Gancho
Nem bem havia subido as escadas que dava acesso à embarcação e
ouviu atrás de si aquela voz rouca na escuridão:
– Boa noite.
Era um boa noite carregado de
um sotaque pastoso, de gente lá do Oeste. O capitão foi rápido, e
virou-se:
– Quem sobe lá?
A resposta era calculada, intervalada, silenciosa, e a chuva era
apenas um estorvo a mais no diálogo:
– Sou o candidato à vaga de marinheiro. O sobrevivente. O único.

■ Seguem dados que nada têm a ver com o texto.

--- design.v ---
module reg_and_mux (in,clk,out,rst,enable);   
    parameter rstTYPE="SYNC" ;
    parameter reg_pipeline=1;
    parameter width=18;                    
    input [width-1:0] in;
    input clk;
    input rst;
    input enable;
    output  [width-1:0] out;
    reg [width-1:0] input_to_reg; 
    generate 
        if (rstTYPE=="SYNC")  begin
            always @ (posedge clk) begin
                if(rst) begin
                    input_to_reg<=0;
                end
                else if (enable) begin
                    input_to_reg<=in;
                end
            end
        end
        else if(rstTYPE=="ASYNC")  begin
            always @ (posedge clk or posedge rst) begin
                if(rst) begin
                    input_to_reg<=0;
                end
                else if (enable) begin
                    input_to_reg<=in;
                end
            end
        end    
    endgenerate
    assign out=(reg_pipeline)?input_to_reg:in;
endmodule
module DSP (A,B,C,D,BCIN,CARRYIN,CLK,OPMODE,CEA,CEB,CEC,CED,CECARRYIN,CEM,CEP,CEOPMODE,
RSTA,RSTB,RSTC,RSTD,RSTCARRYIN,RSTM,RSTP,RSTOPMODE,BCOUT,PCOUT,M,P,PCIN,CARRYOUT,CARRYOUTF);
parameter A0REG=0;      
parameter A1REG=1;     
parameter B0REG=0;      
parameter B1REG=1;     
parameter CREG=1;
parameter DREG=1;
parameter MREG=1;
parameter PREG=1;
parameter CARRYINREG=1;
parameter CARRYOUTREG=1;
parameter OPMODEREG=1;
parameter CARRYINSEL="OPMODE[5]";
parameter B_INPUT="DIRECT";
parameter RSTTYPE="SYNC";
input [17:0] A;
input [17:0] B;
input [47:0] C;
input [17:0] D;
input [17:0] BCIN;
input [47:0] PCIN;
input CARRYIN;
input CLK;
input CEA;
input CEB;
input CEC;
input CECARRYIN;
input CED;
input CEM;
input CEOPMODE;
input CEP;
input RSTA;
input RSTB;
input RSTC;
input RSTCARRYIN;
input RSTD;
input RSTM;
input RSTOPMODE;
input RSTP;
input [7:0] OPMODE;
output  [35:0] M;
output  [47:0] P;
output [47:0] PCOUT;
output [17:0] BCOUT;
output CARRYOUT;
output CARRYOUTF;
reg  [17:0] B_OR_BCIN;     
wire [17:0] A0_MUX_OUT;    
wire [17:0] A1_MUX_OUT;    
wire [17:0] B0_MUX_OUT;    
wire [17:0] B1_MUX_OUT;    
wire [47:0] C_MUX_OUT;     
wire [17:0] D_MUX_OUT;     
wire [7:0] OPMODE_MUX_OUT;  
wire [35:0] M_MUX_OUT;     
reg [17:0] pre_add_subtract_out;   
reg [17:0] pre_B1REG_MUX_OUT;      
reg [35:0] multiplier_out;         
reg CARRY_CASCADE_MUX_OUT;         
wire CYI_MUX_OUT;                  
reg [47:0] mux_X_OUT;              
reg [47:0] mux_Z_OUT;              
reg [48:0] post_adder_subtract_out;   
wire [47:0] p_internal;
wire carryout_msb;                  
wire [47:0] concatenated_bus;      
always @ (*)  begin                
    if(B_INPUT=="DIRECT") begin
      B_OR_BCIN=B;
    end
    else if (B_INPUT=="CASCADE") begin
        B_OR_BCIN=BCIN;
    end
    else begin
        B_OR_BCIN=0;
    end
end
reg_and_mux # (.rstTYPE(RSTTYPE),.reg_pipeline(DREG),.width(18)) D_REG   (D,CLK,D_MUX_OUT,RSTD,CED);
reg_and_mux # (.rstTYPE(RSTTYPE),.reg_pipeline(B0REG),.width(18)) B0_REG  (B_OR_BCIN,CLK,B0_MUX_OUT,RSTB,CEB);
reg_and_mux # (.rstTYPE(RSTTYPE),.reg_pipeline(A0REG),.width(18)) A0_REG  (A,CLK,A0_MUX_OUT,RSTA,CEA);
reg_and_mux # (.rstTYPE(RSTTYPE),.reg_pipeline(CREG),.width(48)) C_REG   (C,CLK,C_MUX_OUT,RSTC,CEC);
reg_and_mux # (.rstTYPE(RSTTYPE),.reg_pipeline(A1REG),.width(18)) A1_REG  (A0_MUX_OUT,CLK,A1_MUX_OUT,RSTA,CEA);
reg_and_mux # (.rstTYPE(RSTTYPE),.reg_pipeline(B1REG),.width(18)) B1_REG  (pre_B1REG_MUX_OUT,CLK,B1_MUX_OUT,RSTB,CEB);
reg_and_mux # (.rstTYPE(RSTTYPE),.reg_pipeline(OPMODEREG),.width(8)) OPMODE_REG (OPMODE,CLK,OPMODE_MUX_OUT,RSTOPMODE,CEOPMODE);
reg_and_mux # (.rstTYPE(RSTTYPE),.reg_pipeline(MREG),.width(36)) M_REG   (multiplier_out,CLK,M_MUX_OUT,RSTM,CEM);
reg_and_mux # (.rstTYPE(RSTTYPE),.reg_pipeline(CARRYINREG),.width(1)) CYI_REG (CARRY_CASCADE_MUX_OUT,CLK,CYI_MUX_OUT,RSTCARRYIN,CECARRYIN);
reg_and_mux # (.rstTYPE(RSTTYPE),.reg_pipeline(PREG),.width(48))  P_REG  (post_adder_subtract_out[47:0],CLK,p_internal,RSTP,CEP);
reg_and_mux # (.rstTYPE(RSTTYPE),.reg_pipeline(CARRYOUTREG),.width(1)) CYO_REG (carryout_msb,CLK,CARRYOUT,RSTCARRYIN,CECARRYIN);
always @ (*) begin        
    case(OPMODE_MUX_OUT[6]) 
    1'b0:pre_add_subtract_out=D_MUX_OUT+B0_MUX_OUT;
    1'b1:pre_add_subtract_out=D_MUX_OUT-B0_MUX_OUT;
    default:pre_add_subtract_out=18'b0;
    endcase
end
always @ (*) begin  
    if(OPMODE_MUX_OUT[4]) begin
        pre_B1REG_MUX_OUT=pre_add_subtract_out;
    end
    else if(OPMODE_MUX_OUT[4]==0) begin
        pre_B1REG_MUX_OUT=B0_MUX_OUT;
    end
end
always @ (*)  begin
    multiplier_out=A1_MUX_OUT*B1_MUX_OUT;
end
always @ (*)  begin                 
    if(CARRYINSEL=="CARRYIN") begin
        CARRY_CASCADE_MUX_OUT=CARRYIN;
    end
    else if(CARRYINSEL=="OPMODE[5]")  begin
        CARRY_CASCADE_MUX_OUT=OPMODE_MUX_OUT[5];
    end
end
assign concatenated_bus={D_MUX_OUT[11:0],A1_MUX_OUT[17:0],B1_MUX_OUT[17:0]};
always @(*) begin
    case (OPMODE_MUX_OUT[1:0])
        0: mux_X_OUT=0;
        1: mux_X_OUT={12'b0,M_MUX_OUT};
        2: mux_X_OUT=p_internal;
        3: mux_X_OUT=concatenated_bus;
    endcase
end
always @(*) begin
    case (OPMODE_MUX_OUT[3:2])
        0: mux_Z_OUT=0;
        1: mux_Z_OUT=PCIN;
        2: mux_Z_OUT=p_internal;
        3: mux_Z_OUT=C_MUX_OUT;
    endcase
end
always @ (*) begin
    if(OPMODE_MUX_OUT[7]) begin
        post_adder_subtract_out=(mux_Z_OUT-(mux_X_OUT+CYI_MUX_OUT));
    end
    else if (OPMODE_MUX_OUT[7]==0) begin
        post_adder_subtract_out=mux_X_OUT+mux_Z_OUT+CYI_MUX_OUT;
    end
    else begin
        post_adder_subtract_out=48'b0;
    end
end
assign P=p_internal;
assign PCOUT=p_internal;
assign carryout_msb=post_adder_subtract_out[48];
assign CARRYOUTF=CARRYOUT;
assign BCOUT=B1_MUX_OUT;
assign M=M_MUX_OUT;
endmodule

Do naufrágio do SS Oregan. O senhor deve ter lido nos jornais.
– Eu não leio jornais; eu comando este barco.
Ficaram se olhando por um tempo – e o tempo apertando – da
maneira que podem se olhar dois estranhos a certa hora perdida da
noite, já madrugada, cais do porto vazio, região afastada, cidade
de Portland. A figura que chegara junto e no encalço do capitão era
ainda mais escura sob uma capa preta, os pingos escorrendo pela
beirada, enquanto ao lado o braço do homem carregava um longo metal
encurvado, semelhante a um pequeno arpão. O comandante da embarcação
retomou:
– Mas ouvi falar do fim do Capitão London. Afundou o próprio
barco como me contaram. É uma história estranha, não acha filho?
Novamente silêncio, o mais novo não respondia, e o único som entre
aqueles dois homens vinha apenas do contínuo cair das águas, chuva
imprópria a atrapalhar aquele dia de negociação. O capitão não
desistia:
– Quer dizer que ele afundou o barco, foi isso que contaram? Fiquei
sabendo que depois foi encontrado com um rasgão no meio das costas,
a milhas do desastre... Como se um arpão tivesse sido atirado contra
ele.
Os dois homens ainda ficaram se olhando um tempo, o recém-chegado
mirando para todos os lados do convés, como se buscasse a presença
de mais alguém, enquanto o capitão permanecia parado, olhar fixo
nos movimentos do outro.
– Nada sei. Fui resgatado entre os últimos escombros do que sobrou
por outro barco pesqueiro que passava, explicou o novato.
– Então quer dizer que não sabia nada sobre a traição sofrida
pelo velho Jack?
Mais uma vez o silêncio ocupando largos espaços na conversa,
acompanhado por novas golfadas de chuva fria, cada vez mais forte,
horizontal, indireta. Ninguém ali conseguia ver nada. E enquanto o
novo marinheiro ia subindo a rampa e afastando a água com seus
passos pesados, o capitão recuava, e recuando ficava cada vez menor
diante do gancho que agora subia e brilhava pelas linhas turvas do
céu-horizonte, o palpitar dos ânimos, o barco a balançar nas águas
inquietas da dúvida, quem seria ele?,
e ele era o único marinheiro sobrevivente do terrível naufrágio do
pesqueiro SS Oregon, cujo capitão, o velho Jack London, foi
encontrado morto com uma fisgada nas costas, segundo contaram,
ninguém mais sabe, ninguém mais viu.